Slight update.... I took some of Shinder's advice on alternate port publishing, used the DEFAULT WEB RULE to forward requests to port 12345 of my internal web server... I then matched up the web server to receive requests on that port. I have NOT had SPAM in 45 miniutes (which is by far the longest without for the last 7 days)... We'll see.. Again, I apprecaite your response.. Let's see how goes..

(in reply to hardworkpays)

Post #: 4

RE: Block Certain IP Addy: How Do I?? - 19.Dec.2007 10:04:57 PM

AHIT

Posts: 1561
Joined: 22.Jul.2002
From: Sydney, Australia
Status: offline

Dr. Tom... he's our man.... if he can't do it....
OK, end of cheerleading!
Hope it all goes well for you.
.. and thanks for posting the update.
LOTS of posts here from "1st timers" who never write back with how the suggestions worked for them.... or they just never visit again to see the answer put forward!

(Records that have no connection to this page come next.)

File: src/rtl/uart_apb_regs.sv
// APB register block for a UART core: control, status, sticky interrupts, FIFO thresholds and DMA requests.
// Optional macro UART_APB_REGS_TIMEOUT_EN adds a wait-state timeout on stalled DATA writes.
module uart_apb_regs #(
  parameter int DATA_WIDTH = 32,
  parameter int FIFO_AW    = 4,
  parameter int WAIT_LIMIT = 16
) (
  input  logic                  PCLK,
  input  logic                  PRESETn,
  input  logic [4:0]            PADDR,
  input  logic                  PSELx,
  input  logic                  PENABLE,
  input  logic                  PWRITE,
  input  logic [DATA_WIDTH-1:0] PWDATA,
  output logic                  PREADY,
  output logic [DATA_WIDTH-1:0] PRDATA,
  output logic                  PSLVERR,
  output logic                  tx_wr_en,
  output logic [7:0]            tx_wdata,
  input  logic                  tx_full,
  input  logic [FIFO_AW:0]      tx_cnt,
  output logic                  rx_rd_en,
  input  logic [7:0]            rx_rdata,
  input  logic                  rx_empty,
  input  logic [FIFO_AW:0]      rx_cnt,
  input  logic                  tx_busy,
  input  logic                  tx_done,
  input  logic                  rx_busy,
  input  logic                  rx_done,
  input  logic                  rx_err,
  output logic                  en_sys,
  output logic                  tx_en,
  output logic [1:0]            clk_freq_index,
  output logic [2:0]            baud_rate_index,
  output logic                  irq,
  output logic                  dma_tx_req,
  output logic                  dma_rx_req
);

  localparam int CW = FIFO_AW + 1;
  localparam logic [CW-1:0] DEPTH = CW'(2**FIFO_AW);

  typedef enum logic [1:0] {IDLE, SETUP, WAIT} state_t;

  state_t          state_q, state_d;
  logic [7:0]      ctrl_q;
  logic [4:0]      int_en_q;
  logic [2:0]      sticky_q, sticky_d, w1c;
  logic [CW-1:0]   rx_th_q, tx_th_q;
  logic [31:0]     stat_q, stat_d;
  logic            tx_wr_en_q, irq_q, dma_tx_q, dma_rx_q;
  logic [7:0]      tx_wdata_q;
  logic [31:0]     wdata32, rdata32;
  logic [2:0]      reg_idx;
  logic            addr_ok, sel_data, sel_ctrl, sel_stat, sel_int, sel_inten, sel_thresh;
  logic            access, stall, timeout, complete, err, wr_ok, rd_ok;
  logic            rx_thr, tx_thr;
  logic [4:0]      int_stat;
  logic            unused_bits;

  function automatic logic [CW-1:0] sat_cnt(input logic [CW-1:0] v);
    return (v > DEPTH) ? DEPTH : v;
  endfunction

  assign wdata32    = 32'(PWDATA);
  assign reg_idx    = PADDR[4:2];
  assign addr_ok    = (PADDR[1:0] == 2'b00) && (reg_idx <= 3'd5);
  assign sel_data   = addr_ok && (reg_idx == 3'd0);
  assign sel_ctrl   = addr_ok && (reg_idx == 3'd1);
  assign sel_stat   = addr_ok && (reg_idx == 3'd2);
  assign sel_int    = addr_ok && (reg_idx == 3'd3);
  assign sel_inten  = addr_ok && (reg_idx == 3'd4);
  assign sel_thresh = addr_ok && (reg_idx == 3'd5);

  // Only a DATA write into a full TX FIFO can stall the access phase
  assign access = PSELx && PENABLE && (state_q != IDLE);
  assign stall  = access && PWRITE && sel_data && tx_full;

`ifdef UART_APB_REGS_TIMEOUT_EN
  logic [7:0] wait_cnt_q;

  // Counts stalled access cycles; the access is forced to finish after WAIT_LIMIT of them
  assign timeout = stall && (state_q == WAIT) && (wait_cnt_q == 8'(WAIT_LIMIT));

  always_ff @(posedge PCLK or negedge PRESETn) begin
    if (!PRESETn)              wait_cnt_q <= '0;
    else if (stall && !timeout) wait_cnt_q <= wait_cnt_q + 8'd1;
    else                       wait_cnt_q <= '0;
  end

  assign unused_bits = ^{wdata32, rdata32};
`else
  assign timeout     = 1'b0;
  assign unused_bits = ^{wdata32, rdata32, 8'(WAIT_LIMIT)};
`endif

  assign PREADY   = !stall || timeout;
  assign complete = access && PREADY;
  assign err      = !addr_ok || (PWRITE && sel_stat) || (!PWRITE && sel_data && rx_empty) || timeout;
  assign PSLVERR  = complete && err;
  assign wr_ok    = complete && PWRITE && !err;
  assign rd_ok    = complete && !PWRITE && !err;
  assign rx_rd_en = rd_ok && sel_data;

  always_comb begin
    state_d = state_q;
    case (state_q)
      IDLE:        if (PSELx && !PENABLE) state_d = SETUP;
      SETUP, WAIT: state_d = (!(PSELx && PENABLE) || PREADY) ? IDLE : WAIT;
      default:     state_d = IDLE;
    endcase
  end

  assign rx_thr   = (rx_th_q != '0) && (rx_cnt >= rx_th_q);
  assign tx_thr   = (tx_cnt <= tx_th_q);
  assign int_stat = {tx_thr, rx_thr, sticky_q};
  assign w1c      = (wr_ok && sel_int) ? wdata32[2:0] : 3'b000;
  // A set pulse arriving with a clear of the same bit keeps the bit set
  assign sticky_d = (sticky_q & ~w1c) | {rx_err, tx_done, rx_done};

  always_comb begin
    stat_d            = '0;
    stat_d[0]         = rx_empty;
    stat_d[2]         = rx_busy;
    stat_d[4]         = tx_full;
    stat_d[6]         = tx_busy;
    stat_d[8 +: CW]   = rx_cnt;
    stat_d[16 +: CW]  = tx_cnt;
  end

  always_comb begin
    rdata32 = '0;
    if (rd_ok) begin
      case (reg_idx)
        3'd0: rdata32[7:0] = rx_rdata;
        3'd1: rdata32[7:0] = ctrl_q;
        3'd2: rdata32      = stat_q;
        3'd3: rdata32[4:0] = int_stat;
        3'd4: rdata32[4:0] = int_en_q;
        3'd5: begin
          rdata32[CW-1:0]   = rx_th_q;
          rdata32[16 +: CW] = tx_th_q;
        end
        default: rdata32 = '0;
      endcase
    end
  end

  assign PRDATA = rdata32[DATA_WIDTH-1:0];

  always_ff @(posedge PCLK or negedge PRESETn) begin
    if (!PRESETn) begin
      state_q    <= IDLE;
      ctrl_q     <= '0;
      int_en_q   <= '0;
      sticky_q   <= '0;
      rx_th_q    <= '0;
      tx_th_q    <= '0;
      stat_q     <= '0;
      tx_wr_en_q <= 1'b0;
      tx_wdata_q <= '0;
      irq_q      <= 1'b0;
      dma_tx_q   <= 1'b0;
      dma_rx_q   <= 1'b0;
    end else begin
      state_q    <= state_d;
      sticky_q   <= sticky_d;
      stat_q     <= stat_d;
      tx_wr_en_q <= wr_ok && sel_data;
      if (wr_ok && sel_data)  tx_wdata_q <= wdata32[7:0];
      // Bit 1 of CTRL is reserved and always reads back as zero
      if (wr_ok && sel_ctrl)  ctrl_q     <= wdata32[7:0] & 8'hFD;
      if (wr_ok && sel_inten) int_en_q   <= wdata32[4:0];
      if (wr_ok && sel_thresh) begin
        rx_th_q <= sat_cnt(wdata32[CW-1:0]);
        tx_th_q <= sat_cnt(wdata32[16 +: CW]);
      end
      irq_q    <= |(int_stat & int_en_q);
      dma_tx_q <= ctrl_q[7] & tx_thr;
      dma_rx_q <= rx_thr;
    end
  end

  assign tx_wr_en        = tx_wr_en_q;
  assign tx_wdata        = tx_wdata_q;
  assign en_sys          = ctrl_q[0];
  assign clk_freq_index  = ctrl_q[3:2];
  assign baud_rate_index = ctrl_q[6:4];
  assign tx_en           = ctrl_q[7];
  assign irq             = irq_q;
  assign dma_tx_req      = dma_tx_q;
  assign dma_rx_req      = dma_rx_q;

endmodule

File: config.mk
export PLATFORM = sky130hd
export DESIGN_NAME = uart_apb_regs
export DESIGN_NICKNAME = d
export VERILOG_FILES = /design/src/rtl/uart_apb_regs.sv
export SDC_FILE = /design/constraint.sdc
export NUM_CORES = 1
export LEC_CHECK = 0
export ABC_AREA = 1
export BUFFER_PORTS_ARGS = -buffer_cell sky130_fd_sc_hd__clkbuf_2
export CAP_MARGIN = 20
export CORE_UTILIZATION = 35
export CTS_CLUSTER_DIAMETER = 200
export DETAILED_ROUTE_END_ITERATION = 10
export PLACE_DENSITY = 0.7
export RECOVER_POWER = 50
export SYNTH_ARGS = -nofsm -noshare
export SYNTH_HDL_FRONTEND = slang
export SYNTH_SLANG_ARGS = --single-unit
File: constraint.sdc
create_clock -name PCLK -period 1.7 [get_ports PCLK]
set_input_delay 0.34 -clock PCLK [delete_from_list [all_inputs] [get_ports PCLK]]
set_output_delay 0.34 -clock PCLK [all_outputs]
set_load 0.02 [all_outputs]
* Word-level counts from Yosys, hierarchy flattened
Cells that the tools add are included.
** Cells by class
- Order comparisons :: 5
- Eq/ne operators :: 8
- Muxes and demuxes :: 11
- Bitwise logic cells :: 5
- Reduce and logical (&&, ||, !) cells :: 45
** Operators with widths (count)
- $pmux W5 S6 :: 1
- $logic_and A1 B1 Y1 :: 29
- $mux W21 :: 1
- $mux W5 :: 3
- $gt A5 B5 Y1 const B :: 2
- $pmux W5 S2 :: 1
- $pmux W3 S3 :: 1
- $eq A3 B2 Y1 const B :: 2
- $eq A3 B3 Y1 const B :: 2
- $logic_not A1 Y1 :: 6
- $and A5 B5 Y5 :: 1
- $ge A5 B5 Y1 :: 1
- $le A5 B5 Y1 :: 1
- $reduce_bool A5 Y1 :: 1
- $reduce_or A5 Y1 :: 1
- $logic_not A2 Y1 :: 2
- $mux W2 :: 2
- $pmux W2 S2 :: 1
- $and A3 B3 Y3 :: 1
- $eq A3 B1 Y1 const B :: 1
- $le A3 B3 Y1 const B :: 1
- $logic_not A3 Y1 :: 1
- $logic_or A1 B1 Y1 :: 3
- $mux W3 :: 1
- 8 further kinds :: 8
** Storage, ports and cells
- Register bits after elaboration :: 53
- Input bits :: 67
- Word-level logic and storage cells :: 86

* Logic depth before layout (Yosys ltp)
Gate-level depths: netlist of run 1.
- Depth after elaboration :: 14
- Gate-level depth with buffers :: 10
- Mapped depth without buffers :: 9

* Worst setup path after synthesis of run 1
Ideal clock, no wire load.
- Path kind :: register to output
- From :: register state_q[0]
- To :: output PRDATA[18]
- Arrival time :: 1.693 ns
- Data required time :: 1.360 ns
- Path slack :: -0.333 ns
- Stages on the path, launching flop included :: 9
- Path buffers :: 1
- Path through :: dfrtp_1 -> inv_1 -> ha_1 -> nor2_1 -> inv_1 -> nor2_1 -> nand3_2 -> buf_4 -> a21oi_1
** Between the ends
- Cells in the longest elaborated chain, start to end :: 10
** Ends and longest elaborated chain
- start: declaration :: RTL line 45 : state_t state_q, state_d;
- start signal: assignment :: RTL line 166 : state_q <= state_d;
- $reduce_bool A2 Y1 (*) :: RTL line 76 : assign access = PSELx && PENABLE && (state_q != IDLE);
- $logic_and A1 B1 Y1 (*) :: RTL line 76
- $logic_and A1 B1 Y1 (3 in series) :: RTL line 77 : assign stall = access && PWRITE && sel_data && tx_full;
- $logic_not A1 Y1 :: RTL line 97 : assign PREADY = !stall || timeout;
- $logic_and A1 B1 Y1 (*) :: RTL line 98 : assign complete = access && PREADY;
- $logic_and A1 B1 Y1 (*) (2 in series) :: RTL line 102 : assign rd_ok = complete && !PWRITE && !err;
- $mux W21 (*) :: RTL line 133 : if (rd_ok) begin
- end: declaration :: RTL line 16 : output logic [DATA_WIDTH-1:0] PRDATA,
Mark *: on every way between the ends. The rest lies on a longest branch, timed or not.

* Worst setup path after layout of run 1
- From :: register tx_th_q[2]
- To :: output PRDATA[4]
** Between the ends
- Cells in the longest elaborated chain, start to end :: 3
** Ends and longest elaborated chain
- start: declaration :: RTL line 49 : logic [CW-1:0] rx_th_q, tx_th_q;
- start signal: assignment :: RTL line 176 : tx_th_q <= sat_cnt(wdata32[16 +: CW]);
- $le A5 B5 Y1 :: RTL line 115 : assign tx_thr = (tx_cnt <= tx_th_q);
- $pmux W5 S6 :: RTL line 134 : case (reg_idx)
- $mux W21 :: RTL line 133
Every way passes these cells.

==> results of run 1 <==
cell families after synthesis:
kind of cell,share of synthesized area
other,0.00130
adders and majority gates,0.0563
AOI/OAI and AO/OA,0.123
and+or+nand+nor,0.247
DFF,0.459
buffers and inverters,0.114
registers in the layout, indices dropped and copies added, names as in the netlist:
name        cells
dma_tx_req      1
sticky_q        3
tx_th_q         5
stat_q         14
state_q         2
int_en_q        5
ctrl_q          7
irq             1
tx_wr_en        1
dma_rx_req      1
tx_wdata        8
rx_th_q         5
cell usage after synthesis:
| cell type | instances | area share |
|---|---|---|
| nand3b_1 | 1 | 0.0026 |
| ha_1 | 13 | 0.056 |
| nand4_1 | 6 | 0.013 |
| nor3_1 | 3 | 0.0052 |
| nand3_2 | 6 | 0.021 |
| nor2_2 | 1 | 0.0022 |
| nand3_1 | 10 | 0.017 |
| a21boi_0 | 4 | 0.010 |
| conb_1 | 1 | 0.0013 |
| buf_2 | 1 | 0.0017 |
| o22ai_1 | 1 | 0.0022 |
| o21ai_0 | 20 | 0.035 |
| nand2_1 | 106 | 0.14 |
| o21ai_2 | 7 | 0.021 |
| a21oi_1 | 17 | 0.029 |
| inv_4 | 1 | 0.0022 |
| dfrtp_1 | 53 | 0.46 |
| inv_1 | 49 | 0.064 |
| nand3_4 | 2 | 0.012 |
| nor2_8 | 1 | 0.0069 |
| buf_4 | 18 | 0.047 |
| o21bai_1 | 1 | 0.0026 |
| nor2_4 | 1 | 0.0039 |
| nor3_2 | 1 | 0.0035 |
| nor2_1 | 15 | 0.019 |
| nor4_1 | 1 | 0.0022 |
| o21ai_1 | 13 | 0.023 |
worst max-delay path: stages (launching register included):
cell and delay [ns]:
dfrtp_1 0.38, inv_1 0.10, ha_4 0.21, nand2_1 0.07, inv_1 0.04, o21ai_1 0.14
nand3_2 0.11, nand2_2 0.10, nand2_2 0.07, a21oi_4 0.14, buf_8 0.13
metrics by stage:
stage / utilization / hold WS [ns]
after detailed placement: 0.494 / 0.362
after global routing: 0.572 / 0.130
after floorplan: - / 0.0444
after CTS: 0.553 / 0.0155
after global placement: 0.494 / 0.358
final: 0.572 / 0.138
cells in the final DEF, fill, tap and decap left out, types with 4 or more instances in the layout:
master | netlist | layout
nand2_1 | 106 | 100
clkbuf_2 | 0 | 55
buf_4 | 18 | 54
dfrtp_1 | 53 | 53
inv_1 | 49 | 41
o21ai_1 | 13 | 17
o21ai_0 | 20 | 16
conb_1 | 1 | 14
buf_8 | 0 | 13
clkbuf_1 | 0 | 12
nor2_4 | 1 | 11
clkbuf_8 | 0 | 11
ha_1 | 13 | 9
nand3_1 | 10 | 8
nand3_4 | 2 | 8
inv_2 | 0 | 7
a21oi_4 | 0 | 7
o21ai_2 | 7 | 7
nand3_2 | 6 | 6
a21oi_1 | 17 | 6
nand4_1 | 6 | 6
nand2_2 | 0 | 6
nor2_1 | 15 | 4
a21oi_2 | 0 | 4
ha_4 | 0 | 4
how the worst max path moves through the flow:
stage / start / to / depth (start not counted)
after floorplan: state_q[0] / PRDATA[18] / 8
after global placement: tx_cnt[2] / PRDATA[4] / 10
after detailed placement: tx_cnt[2] / PRDATA[4] / 10
after CTS: state_q[0] / PRDATA[16] / 9
after global routing: tx_th_q[2] / PRDATA[4] / 9
final: tx_th_q[2] / PRDATA[4] / 10
where the power goes:
part           leakage (nW)  switching [mW]  total, mW  internal, mW
Sequential            0.688          0.0332       1.35          1.32
Combinational          1.42           0.391      0.712         0.322
Clock                0.0445           0.441      0.734         0.293
Total                  2.15           0.865       2.80          1.93
per-layer routing:
| metal | GRT usage | vias to the layer above | wire, um |
|---|---|---|---|
| li1 | - | 1423 | - |
| met1 | 0.235 | 1337 | 3450 |
| met2 | 0.324 | 88 | 4070 |
| met3 | 0.0320 | 11 | 388 |
| met4 | 0.0615 | 0 | 143 |
| met5 | 0 | - | 0 |
area by class of cell:
class / instances / area share
Multi-Input combinational cell: 248 / 0.363
Sequential cell: 53 / 0.295
Timing Repair Buffer: 147 / 0.250
Inverter: 50 / 0.0429
Tap cell: 102 / 0.0284
Clock buffer: 5 / 0.0153
Clock inverter: 3 / 0.00474
what timing repair did:
action	4_1_cts	5_1_grt
gates cloned	2	4
endpoints found under the setup margin	54	47
hold buffers	0	0
setup buffers	8	5
pin swaps	11	5
resized for setup	63	30
==> reports/results.ini, run 1 <==
[status]
run_status=finished, violations left
violations=negative setup slack

[timing]
fin_ws_ns=-0.439
setup-violations-final=21
finalMaxSlewViolations=0
fin_crit_ns=2.14
fin_skew_ns=0.0115
rsz0062_at_grt=yes
worstMarginPinSlew_ns=1.29
period_share=1.26
fmax_ghz=0.467
hold_viol=0
finalSetupTns_ns=-7.92
slew_headroom=0.140

[drt]
drc=0
first_pass_iters=4
route.detailed.vias_per_inst=4.70
wl_per_cell_um=13.2
num_vias=2859
wirelength_um=8050
drt-initial-drc-count=136
postRouteAntennaNets=0

[die]
initial_core_util=0.368
rows=32
die_area_mm2=0.00863
ios=121
core-area_mm2=0.00785
die_w_um=92.9
die_h_um=92.9

[clock_tree]
ctsRootBufferMaster=clkbuf_8
tritoncts=built
cts_made_buffers=5
htreeDepth=2
cts_max_path_buffers=2
path_clk_slew_ns=0.10
cts.sinks=53
clk_latency_ns=0.31

[setup_path]
reg2reg_to=sticky_q[2]
worstSetupEndpointType=output pin
cp.arrival_ns=1.80
r2r_cells=12
crit_type=reg2out
required_ns=1.36
start_kind=register
rrSetupSlack_ns=0.08
cp_max_fo=2
timing.rr.start=state_q[1]

[synth]
syn-instance-count=353
synth.distinct_cells=27
ys_ff_latch=53
netlist_area_mm2=0.00289
yosysWarnings=0
syn_area_per_cell_um2=8.19
synth-seq-area-share=0.459

[placed_design]
pre_cts_ws_ns=-0.240
portBuffers=87
detailed_place_hpwl_um=5790
dpl_cell_area_mm2=0.00388
gp_congestion=0.863
dp.cells=582

[layout]
seq_area_mm2=0.00133
n_fill_cell=673
multi_input_area_mm2=0.00163
nets=585
insertedDiodeCount=0
final_cells=608
area_growth_pct=55.3
finalInstanceArea_mm2=0.00449
drive_above_1_share=0.417

[min_path]
hold_path.class=in2reg
hold_end=stat_q[2]
hold_start=rx_busy
hold_depth=1

[global_route]
globalRouteTotalUtil=0.187
grt_pass1_vias=2721
antenna_found_initial=0
grt_pass1_wl_um=12700
gr-total-overflow=0
grt_max_degree=54

[power]
power.density_mw_per_mm2=623
total_power_mw=2.80
p_leak_nw=2.15
peakVddDrop_v=0.000375

[flow_run]
drv_cap=0

(Power assumes the default switching activity.)
==> run 2, diff against run 1 <==
--- a/constraint.sdc
+++ b/constraint.sdc
@@ -3,2 +3,2 @@
 set_output_delay 0.34 -clock PCLK [all_outputs]
-set_load 0.02 [all_outputs]
+set_load 0.005 [all_outputs]
==> run 2 against run 1 <==
The flow still finishes with violations (negative setup slack); sequential cell count stayed put; worst setup slack better by 0.024 ns; combinational power is 6.6% lower; utilization is 3.3 points lower; clock skew is 0.0017 ns higher; hold slack worse by 0.011 ns; die area stayed put; sequential share of layout area is 1.8 points higher; first-iteration DRC count is 15% lower; largest cell class unchanged.
==> reports/results.ini, run 2 (same netlist as run 1, synthesis figures left out) <==
[clock_tree]
htreeDepth=2
ctsRootBufferMaster=clkbuf_8
cts.sinks=53
tritoncts=built
cts_max_path_buffers=2
cts_made_buffers=5
clk_latency_ns=0.32
path_clk_slew_ns=0.10

[layout]
postLayoutCoreUtil=0.539
insertedDiodeCount=0
area_growth_pct=46.2
largest_reg_flops=14
nets=582
drive_above_1_share=0.433
finalInstanceArea_mm2=0.00423
final_cell_mix=nand2_1 (91), clkbuf_2 (63), dfrtp_1 (53)
top_register=stat_q
final_common_cell=nand2_1

[die]
die_h_um=92.9
initial_core_util=0.368
rows=32
core-area_mm2=0.00785
ios=121
die_area_mm2=0.00863
die_w_um=92.9

[setup_path]
startpoint=tx_th_q[3]
cpLargestDelayFamily=simple AND/OR/NAND/NOR gates
crit_slowest_cell=dfrtp_1
cp.arrival_ns=1.78
critical_path_buf_inv_count=3
worstSetupEndpointType=output pin
timing.rr.start=state_q[1]
slowest_delay_ns=0.36
cp_max_fo=3
start_kind=register
required_ns=1.36
worstPathCellList=inv_1 -> ha_1 -> nand2_1 -> inv_1 -> nand4_1 -> nand2_2 -> nand2_2 -> a21oi_2 -> clkbuf_2
crit_type=reg2out

[power]
clkPwrFrac=0.280
pwr-share-seq=0.483
intPower_mw=1.98
power.density_mw_per_mm2=664
power_switching_mw=0.830
comb_power_share=0.237
p_leak_nw=2.13
sw_frac_of_total=0.296
total_power_mw=2.81
peakVddDrop_v=0.000379

[drt]
postRouteAntennaNets=0
num_vias=2822
wl_per_cell_um=13.7
first_pass_iters=4
wirelength_um=8290
drc=0
route.detailed.vias_per_inst=4.66
drt-initial-drc-count=115

[timing]
fmax_ghz=0.473
setup-violations-final=43
rsz0062_at_grt=yes
hold_viol=0
fin_skew_ns=0.0132
period_share=1.24
fin_ws_ns=-0.415
finalMaxSlewViolations=0
worstMarginPinSlew_ns=1.31
fin_crit_ns=2.12
slew_headroom=0.128
finalSetupTns_ns=-9.26

[status]
violations=negative setup slack
run_status=finished, violations left

[placed_design]
detailed_place_hpwl_um=5860
portBuffers=87
dpl_cell_area_mm2=0.00372
pre_cts_ws_ns=-0.247
gp_congestion=0.841

[min_path]
hold_path.class=in2reg
hold_start=rx_busy

[global_route]
grt_pass1_vias=2636
gr-total-overflow=0
globalRouteTotalUtil=0.186
antenna_found_initial=0
grt_pass1_wl_um=12600
grt_max_degree=54

[flow_run]
drv_cap=0

-- run 2: power by group through the flow --
stage	Combinational, mW	Clock [mW]	Sequential [mW]
finish	0.665	0.785	1.35
global route	0.739	0.852	1.36
CTS	0.589	0.796	1.35
detailed placement	0.516	0	1.37
global placement	0.496	0	1.37
floorplan	0.248	0	1.37
-- run 2: final cells by class --
class                           count  area, um2
Inverter                           50        190
Fill cell                         741       3620
Clock inverter                      2       17.5
Sequential cell                    53       1330
Clock buffer                        6       82.6
Timing Repair Buffer              145        915
Tap cell                          102        128
Multi-Input combinational cell    247       1570
-- run 2: worst paths after layout --
kind / endpoint / depth (start not counted) / slack (ns)
setup / recovery: PRDATA[4] / 9 / -0.42
hold / removal: stat_q[2] / 1 / 0.13
setup reg to reg: int_en_q[4] / 13 / -0.14
hold reg to reg: sticky_q[0] / 2 / 0.49
max in group asynchronous: irq / 2 / 0.53
min in group asynchronous: stat_q[20] / 2 / 0.39
-- run 2: metal layers --
metal	wire length [um]	vias up	track usage
met4	159	0	0.0628
met3	464	15	0.0345
li1	-	1407	-
met5	0	-	0
met2	4080	91	0.307
met1	3590	1309	0.245
-- run 2: timing repair --
item                                    4_1_cts  5_1_grt
setup buffers                                 4       10
pin swaps                                    12       18
cloned                                        0        4
resized for setup                            36       62
endpoints found under the hold margin         0        0
endpoints found under the setup margin       54       38
hold buffers                                  0        0
-- run 2: through the flow --
| step | hold slack, ns | instances |
|---|---|---|
| floorplan | 0.0444 | 366 |
| global route | 0.121 | 605 |
| CTS | 0.0136 | 592 |
| detailed placement | 0.359 | 580 |
| global placement | 0.356 | 580 |
| finish | 0.127 | 605 |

_____________________________

http://www.ahit.com.au/isa
(Previous nick: Tolk)

(in reply to hardworkpays)

Post #: 5

RE: Block Certain IP Addy: How Do I?? - 20.Dec.2007 5:59:45 AM

hardworkpays

Posts: 11
Joined: 13.Oct.2004
From: Mempho, TN
Status: offline

Thx... However, this problem persists... No doubt, it's port 80 upon which this is tranversing... I'll try your "destination set" idea . I love the IPPEXTD logs, however, I wish there was a way of logging who gets THROUGH to the site, not just who gets blocked... I could then better match up TIMES of these troublesome posts and begin to create a "Bad IP" database. Server rules don't have a way of being LOGGED, do they :-) I'll keep you posted..

(in reply to AHIT)

Post #: 6

RE: Block Certain IP Addy: How Do I?? - 20.Dec.2007 7:35:37 PM

AHIT

Posts: 1561
Joined: 22.Jul.2002
From: Sydney, Australia
Status: offline

Ahh.. but you CAN log allowed traffic as well.
Suggest NOT doing it for extended periods though as it's pretty resource intensive and uses wads of disk space!
From the ISA help:

To log allowed packets

In the console tree of ISA Management, right-click IP Packet Filters and then click Properties.
Where?

Internet Security and Acceleration Server
Servers and Arrays
Name
Access Policy
IP Packet Filters
On the Packet Filters tab, select the Log packets from 'Allow' filters check box.

Notes

To open ISA Management, click Start, point to Programs, point to Microsoft ISA Server, and then click ISA Management.
You can only log allowed packets if packet filtering is enabled.
Logging allowed packets causes additional load on the server.